Records from a dataset
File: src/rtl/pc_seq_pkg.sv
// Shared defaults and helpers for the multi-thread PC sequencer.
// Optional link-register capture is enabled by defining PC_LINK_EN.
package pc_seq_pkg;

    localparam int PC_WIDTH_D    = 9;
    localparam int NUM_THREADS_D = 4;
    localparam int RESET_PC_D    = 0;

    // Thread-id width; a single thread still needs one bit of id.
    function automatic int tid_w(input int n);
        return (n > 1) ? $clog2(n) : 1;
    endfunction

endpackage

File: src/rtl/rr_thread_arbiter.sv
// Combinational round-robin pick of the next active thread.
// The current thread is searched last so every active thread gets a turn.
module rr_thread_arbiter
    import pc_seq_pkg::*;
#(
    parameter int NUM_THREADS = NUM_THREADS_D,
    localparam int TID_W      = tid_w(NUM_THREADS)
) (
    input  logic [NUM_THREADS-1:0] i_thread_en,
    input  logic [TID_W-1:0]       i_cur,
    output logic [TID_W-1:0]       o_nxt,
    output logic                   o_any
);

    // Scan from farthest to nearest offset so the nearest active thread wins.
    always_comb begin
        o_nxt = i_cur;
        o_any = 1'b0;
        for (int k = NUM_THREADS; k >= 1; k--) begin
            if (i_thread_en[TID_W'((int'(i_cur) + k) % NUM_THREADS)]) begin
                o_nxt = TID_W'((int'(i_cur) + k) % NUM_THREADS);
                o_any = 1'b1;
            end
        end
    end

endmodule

==

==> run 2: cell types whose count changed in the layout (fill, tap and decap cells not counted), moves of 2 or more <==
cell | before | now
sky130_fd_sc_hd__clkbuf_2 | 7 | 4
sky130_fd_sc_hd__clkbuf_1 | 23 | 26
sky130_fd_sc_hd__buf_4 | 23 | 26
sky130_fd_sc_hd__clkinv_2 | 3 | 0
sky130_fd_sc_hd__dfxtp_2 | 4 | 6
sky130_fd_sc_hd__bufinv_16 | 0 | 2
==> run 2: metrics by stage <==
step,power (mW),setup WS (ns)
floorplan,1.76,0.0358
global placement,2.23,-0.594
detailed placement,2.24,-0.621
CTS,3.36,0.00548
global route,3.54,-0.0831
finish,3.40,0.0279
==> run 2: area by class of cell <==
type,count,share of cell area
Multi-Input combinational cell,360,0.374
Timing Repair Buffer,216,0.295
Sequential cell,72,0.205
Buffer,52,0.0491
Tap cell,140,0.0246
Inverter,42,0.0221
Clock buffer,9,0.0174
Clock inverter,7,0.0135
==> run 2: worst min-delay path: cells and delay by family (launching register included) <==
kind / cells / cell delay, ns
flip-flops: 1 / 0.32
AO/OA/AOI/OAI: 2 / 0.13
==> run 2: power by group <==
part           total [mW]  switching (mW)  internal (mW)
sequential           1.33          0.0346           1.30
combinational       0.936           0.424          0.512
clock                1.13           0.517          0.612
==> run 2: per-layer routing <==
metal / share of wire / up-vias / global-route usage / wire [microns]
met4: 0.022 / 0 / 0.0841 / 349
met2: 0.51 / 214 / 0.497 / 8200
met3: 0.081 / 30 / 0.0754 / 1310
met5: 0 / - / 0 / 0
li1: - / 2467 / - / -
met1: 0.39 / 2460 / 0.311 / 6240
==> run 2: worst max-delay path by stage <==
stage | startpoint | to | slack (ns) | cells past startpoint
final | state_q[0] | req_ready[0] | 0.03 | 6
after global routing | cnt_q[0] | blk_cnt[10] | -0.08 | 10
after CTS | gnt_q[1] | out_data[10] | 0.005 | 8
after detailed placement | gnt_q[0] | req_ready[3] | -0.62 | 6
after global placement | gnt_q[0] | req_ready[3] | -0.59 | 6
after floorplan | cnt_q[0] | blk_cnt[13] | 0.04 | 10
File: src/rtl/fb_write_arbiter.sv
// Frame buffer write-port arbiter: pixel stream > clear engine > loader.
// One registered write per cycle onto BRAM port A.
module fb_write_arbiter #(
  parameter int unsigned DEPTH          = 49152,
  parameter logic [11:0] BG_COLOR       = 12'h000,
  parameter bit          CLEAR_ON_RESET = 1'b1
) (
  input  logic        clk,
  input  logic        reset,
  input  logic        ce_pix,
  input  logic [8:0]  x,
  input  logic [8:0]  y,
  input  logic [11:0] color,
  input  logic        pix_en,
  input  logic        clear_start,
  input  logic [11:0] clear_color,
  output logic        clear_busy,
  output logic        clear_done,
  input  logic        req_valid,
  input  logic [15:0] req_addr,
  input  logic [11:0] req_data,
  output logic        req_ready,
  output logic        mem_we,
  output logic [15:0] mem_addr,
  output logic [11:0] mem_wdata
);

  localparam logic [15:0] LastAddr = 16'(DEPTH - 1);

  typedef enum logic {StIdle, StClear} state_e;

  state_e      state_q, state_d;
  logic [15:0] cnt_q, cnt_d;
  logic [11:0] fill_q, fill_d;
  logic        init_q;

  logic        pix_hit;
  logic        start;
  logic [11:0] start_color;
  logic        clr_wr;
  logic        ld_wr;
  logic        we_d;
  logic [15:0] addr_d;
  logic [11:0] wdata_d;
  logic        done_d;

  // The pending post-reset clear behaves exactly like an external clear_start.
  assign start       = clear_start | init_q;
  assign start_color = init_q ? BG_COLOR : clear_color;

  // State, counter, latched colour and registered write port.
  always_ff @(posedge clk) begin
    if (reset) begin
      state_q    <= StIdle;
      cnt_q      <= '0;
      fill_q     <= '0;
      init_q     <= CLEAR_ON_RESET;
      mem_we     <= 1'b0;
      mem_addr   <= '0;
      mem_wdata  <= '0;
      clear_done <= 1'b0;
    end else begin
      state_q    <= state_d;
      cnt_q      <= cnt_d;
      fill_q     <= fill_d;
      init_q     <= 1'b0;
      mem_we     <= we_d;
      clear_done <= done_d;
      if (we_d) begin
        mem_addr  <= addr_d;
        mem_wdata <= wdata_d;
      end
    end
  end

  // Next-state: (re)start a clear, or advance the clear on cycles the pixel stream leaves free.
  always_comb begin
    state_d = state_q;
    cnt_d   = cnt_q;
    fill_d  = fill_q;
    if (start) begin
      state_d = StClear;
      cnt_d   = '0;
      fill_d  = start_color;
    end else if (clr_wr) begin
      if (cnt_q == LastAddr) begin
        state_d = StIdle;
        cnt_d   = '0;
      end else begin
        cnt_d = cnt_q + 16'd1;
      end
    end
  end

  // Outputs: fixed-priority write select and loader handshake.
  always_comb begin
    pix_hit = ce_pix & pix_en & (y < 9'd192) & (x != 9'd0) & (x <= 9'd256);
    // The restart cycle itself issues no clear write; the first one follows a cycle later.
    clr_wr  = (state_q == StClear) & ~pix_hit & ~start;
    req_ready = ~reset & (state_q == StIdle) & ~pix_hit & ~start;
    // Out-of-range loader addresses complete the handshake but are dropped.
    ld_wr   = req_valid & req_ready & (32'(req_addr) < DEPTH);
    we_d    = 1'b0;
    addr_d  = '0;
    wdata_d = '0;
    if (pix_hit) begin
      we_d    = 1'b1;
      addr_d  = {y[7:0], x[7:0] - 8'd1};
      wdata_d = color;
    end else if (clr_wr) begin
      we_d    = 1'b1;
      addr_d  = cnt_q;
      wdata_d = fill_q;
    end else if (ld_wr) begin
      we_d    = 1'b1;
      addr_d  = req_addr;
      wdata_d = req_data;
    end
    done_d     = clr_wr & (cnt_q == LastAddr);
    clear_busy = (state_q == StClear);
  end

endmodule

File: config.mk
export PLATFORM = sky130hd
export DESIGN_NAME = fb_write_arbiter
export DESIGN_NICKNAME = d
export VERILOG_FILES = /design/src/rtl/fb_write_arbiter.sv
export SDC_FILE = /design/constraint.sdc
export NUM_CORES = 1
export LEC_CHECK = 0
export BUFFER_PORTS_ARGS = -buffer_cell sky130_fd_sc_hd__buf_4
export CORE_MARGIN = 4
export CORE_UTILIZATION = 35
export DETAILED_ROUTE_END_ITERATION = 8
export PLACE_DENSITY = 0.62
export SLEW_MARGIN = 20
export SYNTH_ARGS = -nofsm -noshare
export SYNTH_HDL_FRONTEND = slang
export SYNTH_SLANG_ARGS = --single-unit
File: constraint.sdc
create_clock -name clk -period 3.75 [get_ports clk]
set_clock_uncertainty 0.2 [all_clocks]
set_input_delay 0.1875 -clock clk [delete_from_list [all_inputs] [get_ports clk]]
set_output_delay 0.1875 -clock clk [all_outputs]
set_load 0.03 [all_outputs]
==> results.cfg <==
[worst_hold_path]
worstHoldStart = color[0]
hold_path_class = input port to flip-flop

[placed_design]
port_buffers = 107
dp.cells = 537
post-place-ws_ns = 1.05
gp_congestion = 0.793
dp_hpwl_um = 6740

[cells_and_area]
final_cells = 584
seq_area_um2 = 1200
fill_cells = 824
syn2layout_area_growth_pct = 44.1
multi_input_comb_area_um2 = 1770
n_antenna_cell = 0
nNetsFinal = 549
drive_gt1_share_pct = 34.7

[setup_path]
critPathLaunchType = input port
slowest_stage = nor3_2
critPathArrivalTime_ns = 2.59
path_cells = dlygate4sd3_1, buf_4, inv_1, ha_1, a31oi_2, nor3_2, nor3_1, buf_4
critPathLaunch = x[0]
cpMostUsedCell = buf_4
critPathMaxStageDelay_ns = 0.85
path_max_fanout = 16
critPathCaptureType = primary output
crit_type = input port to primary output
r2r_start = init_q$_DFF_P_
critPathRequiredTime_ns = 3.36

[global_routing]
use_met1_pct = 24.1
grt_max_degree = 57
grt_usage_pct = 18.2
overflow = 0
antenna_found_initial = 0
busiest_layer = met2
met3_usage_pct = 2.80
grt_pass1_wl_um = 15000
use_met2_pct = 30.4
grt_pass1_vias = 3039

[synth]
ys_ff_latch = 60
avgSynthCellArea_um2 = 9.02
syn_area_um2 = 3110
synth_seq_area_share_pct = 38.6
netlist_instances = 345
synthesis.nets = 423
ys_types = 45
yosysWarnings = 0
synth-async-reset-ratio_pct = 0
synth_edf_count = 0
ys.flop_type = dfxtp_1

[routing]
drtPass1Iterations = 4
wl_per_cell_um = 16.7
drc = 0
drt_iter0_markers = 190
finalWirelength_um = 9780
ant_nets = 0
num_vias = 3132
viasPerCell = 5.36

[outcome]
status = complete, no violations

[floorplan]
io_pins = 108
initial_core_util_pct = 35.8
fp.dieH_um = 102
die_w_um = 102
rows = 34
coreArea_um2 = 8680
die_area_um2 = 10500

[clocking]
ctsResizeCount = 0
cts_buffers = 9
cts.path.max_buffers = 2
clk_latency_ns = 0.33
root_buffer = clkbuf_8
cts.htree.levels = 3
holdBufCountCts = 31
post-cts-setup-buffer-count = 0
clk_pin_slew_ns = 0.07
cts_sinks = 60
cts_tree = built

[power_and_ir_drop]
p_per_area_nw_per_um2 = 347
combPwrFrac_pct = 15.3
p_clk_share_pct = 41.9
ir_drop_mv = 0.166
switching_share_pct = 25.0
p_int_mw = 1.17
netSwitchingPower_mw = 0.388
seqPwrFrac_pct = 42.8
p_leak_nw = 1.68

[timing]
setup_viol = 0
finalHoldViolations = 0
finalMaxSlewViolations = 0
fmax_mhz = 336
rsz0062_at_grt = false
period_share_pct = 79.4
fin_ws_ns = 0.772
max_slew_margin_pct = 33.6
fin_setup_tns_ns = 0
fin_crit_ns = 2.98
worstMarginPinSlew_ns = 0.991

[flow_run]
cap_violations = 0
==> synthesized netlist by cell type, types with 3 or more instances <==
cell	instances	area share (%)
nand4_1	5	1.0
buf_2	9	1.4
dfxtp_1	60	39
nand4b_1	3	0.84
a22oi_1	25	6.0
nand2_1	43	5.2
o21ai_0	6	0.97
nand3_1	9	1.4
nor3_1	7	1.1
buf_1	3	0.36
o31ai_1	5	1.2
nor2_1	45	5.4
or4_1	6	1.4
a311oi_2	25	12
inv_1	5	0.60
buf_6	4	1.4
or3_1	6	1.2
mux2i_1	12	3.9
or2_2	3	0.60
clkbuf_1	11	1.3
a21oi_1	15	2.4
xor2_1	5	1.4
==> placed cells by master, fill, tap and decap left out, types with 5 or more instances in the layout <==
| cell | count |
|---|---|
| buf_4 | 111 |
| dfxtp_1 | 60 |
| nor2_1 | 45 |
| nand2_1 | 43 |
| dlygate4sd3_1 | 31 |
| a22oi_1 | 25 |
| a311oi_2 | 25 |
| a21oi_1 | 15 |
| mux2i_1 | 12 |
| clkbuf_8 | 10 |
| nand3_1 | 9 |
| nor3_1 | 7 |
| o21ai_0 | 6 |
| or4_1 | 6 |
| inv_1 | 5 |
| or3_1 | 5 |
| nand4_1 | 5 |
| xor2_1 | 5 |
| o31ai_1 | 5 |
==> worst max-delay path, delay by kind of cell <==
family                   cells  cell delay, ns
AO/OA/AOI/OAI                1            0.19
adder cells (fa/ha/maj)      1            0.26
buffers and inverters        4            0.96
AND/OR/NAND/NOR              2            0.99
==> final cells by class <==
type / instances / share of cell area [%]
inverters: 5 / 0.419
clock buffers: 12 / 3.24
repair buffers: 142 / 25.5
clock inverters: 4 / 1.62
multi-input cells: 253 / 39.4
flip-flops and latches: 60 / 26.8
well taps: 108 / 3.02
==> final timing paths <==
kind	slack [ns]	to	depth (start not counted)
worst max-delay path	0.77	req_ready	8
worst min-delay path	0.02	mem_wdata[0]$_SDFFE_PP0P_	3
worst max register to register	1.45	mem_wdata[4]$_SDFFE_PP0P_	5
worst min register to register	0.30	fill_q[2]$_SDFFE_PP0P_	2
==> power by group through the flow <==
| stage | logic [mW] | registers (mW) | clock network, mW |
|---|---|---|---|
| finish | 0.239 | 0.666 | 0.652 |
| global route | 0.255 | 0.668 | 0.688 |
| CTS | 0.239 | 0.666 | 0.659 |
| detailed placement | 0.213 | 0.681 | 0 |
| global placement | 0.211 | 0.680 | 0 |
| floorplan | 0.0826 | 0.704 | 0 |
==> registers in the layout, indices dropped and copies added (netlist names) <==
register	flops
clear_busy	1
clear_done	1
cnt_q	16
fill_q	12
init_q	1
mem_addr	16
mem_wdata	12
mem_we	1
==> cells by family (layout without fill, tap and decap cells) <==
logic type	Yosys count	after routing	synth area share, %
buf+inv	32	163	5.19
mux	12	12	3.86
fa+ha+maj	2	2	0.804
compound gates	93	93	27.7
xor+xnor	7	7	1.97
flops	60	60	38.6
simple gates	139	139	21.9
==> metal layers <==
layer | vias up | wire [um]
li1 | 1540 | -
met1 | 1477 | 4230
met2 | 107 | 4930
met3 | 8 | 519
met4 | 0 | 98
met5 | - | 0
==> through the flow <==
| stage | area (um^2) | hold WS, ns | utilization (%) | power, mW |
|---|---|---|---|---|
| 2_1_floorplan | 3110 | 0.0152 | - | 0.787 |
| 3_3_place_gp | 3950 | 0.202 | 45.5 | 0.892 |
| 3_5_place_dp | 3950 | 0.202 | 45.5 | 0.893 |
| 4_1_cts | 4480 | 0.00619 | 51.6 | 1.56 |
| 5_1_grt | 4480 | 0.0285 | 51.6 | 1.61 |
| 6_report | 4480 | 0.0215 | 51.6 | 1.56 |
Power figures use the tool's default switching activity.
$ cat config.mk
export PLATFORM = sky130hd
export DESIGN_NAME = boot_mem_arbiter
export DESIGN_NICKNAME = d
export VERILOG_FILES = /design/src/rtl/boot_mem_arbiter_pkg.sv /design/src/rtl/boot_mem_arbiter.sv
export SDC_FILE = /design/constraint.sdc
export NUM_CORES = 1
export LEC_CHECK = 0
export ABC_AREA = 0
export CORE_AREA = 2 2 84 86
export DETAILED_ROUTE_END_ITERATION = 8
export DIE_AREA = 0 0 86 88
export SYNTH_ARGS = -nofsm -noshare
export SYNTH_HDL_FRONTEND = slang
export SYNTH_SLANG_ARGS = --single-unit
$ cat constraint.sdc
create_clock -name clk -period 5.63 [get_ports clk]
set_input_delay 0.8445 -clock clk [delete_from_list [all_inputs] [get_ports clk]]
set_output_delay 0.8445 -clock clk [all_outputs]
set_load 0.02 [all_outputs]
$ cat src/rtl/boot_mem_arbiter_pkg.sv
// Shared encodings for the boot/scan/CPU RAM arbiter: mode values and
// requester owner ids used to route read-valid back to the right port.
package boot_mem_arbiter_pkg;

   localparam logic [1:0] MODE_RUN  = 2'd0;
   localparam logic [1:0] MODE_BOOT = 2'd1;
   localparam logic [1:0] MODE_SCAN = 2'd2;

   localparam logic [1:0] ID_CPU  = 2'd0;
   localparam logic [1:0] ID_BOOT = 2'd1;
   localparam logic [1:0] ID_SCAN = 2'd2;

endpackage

Required work:
Retype exactly the lines above, from the one with "global route,3.54,-0.0831" through the one with "after CTS |", inclusive.

Finished exercise:
global route,3.54,-0.0831
finish,3.40,0.0279
==> run 2: area by class of cell <==
type,count,share of cell area
Multi-Input combinational cell,360,0.374
Timing Repair Buffer,216,0.295
Sequential cell,72,0.205
Buffer,52,0.0491
Tap cell,140,0.0246
Inverter,42,0.0221
Clock buffer,9,0.0174
Clock inverter,7,0.0135
==> run 2: worst min-delay path: cells and delay by family (launching register included) <==
kind / cells / cell delay, ns
flip-flops: 1 / 0.32
AO/OA/AOI/OAI: 2 / 0.13
==> run 2: power by group <==
part           total [mW]  switching (mW)  internal (mW)
sequential           1.33          0.0346           1.30
combinational       0.936           0.424          0.512
clock                1.13           0.517          0.612
==> run 2: per-layer routing <==
metal / share of wire / up-vias / global-route usage / wire [microns]
met4: 0.022 / 0 / 0.0841 / 349
met2: 0.51 / 214 / 0.497 / 8200
met3: 0.081 / 30 / 0.0754 / 1310
met5: 0 / - / 0 / 0
li1: - / 2467 / - / -
met1: 0.39 / 2460 / 0.311 / 6240
==> run 2: worst max-delay path by stage <==
stage | startpoint | to | slack (ns) | cells past startpoint
final | state_q[0] | req_ready[0] | 0.03 | 6
after global routing | cnt_q[0] | blk_cnt[10] | -0.08 | 10
after CTS | gnt_q[1] | out_data[10] | 0.005 | 8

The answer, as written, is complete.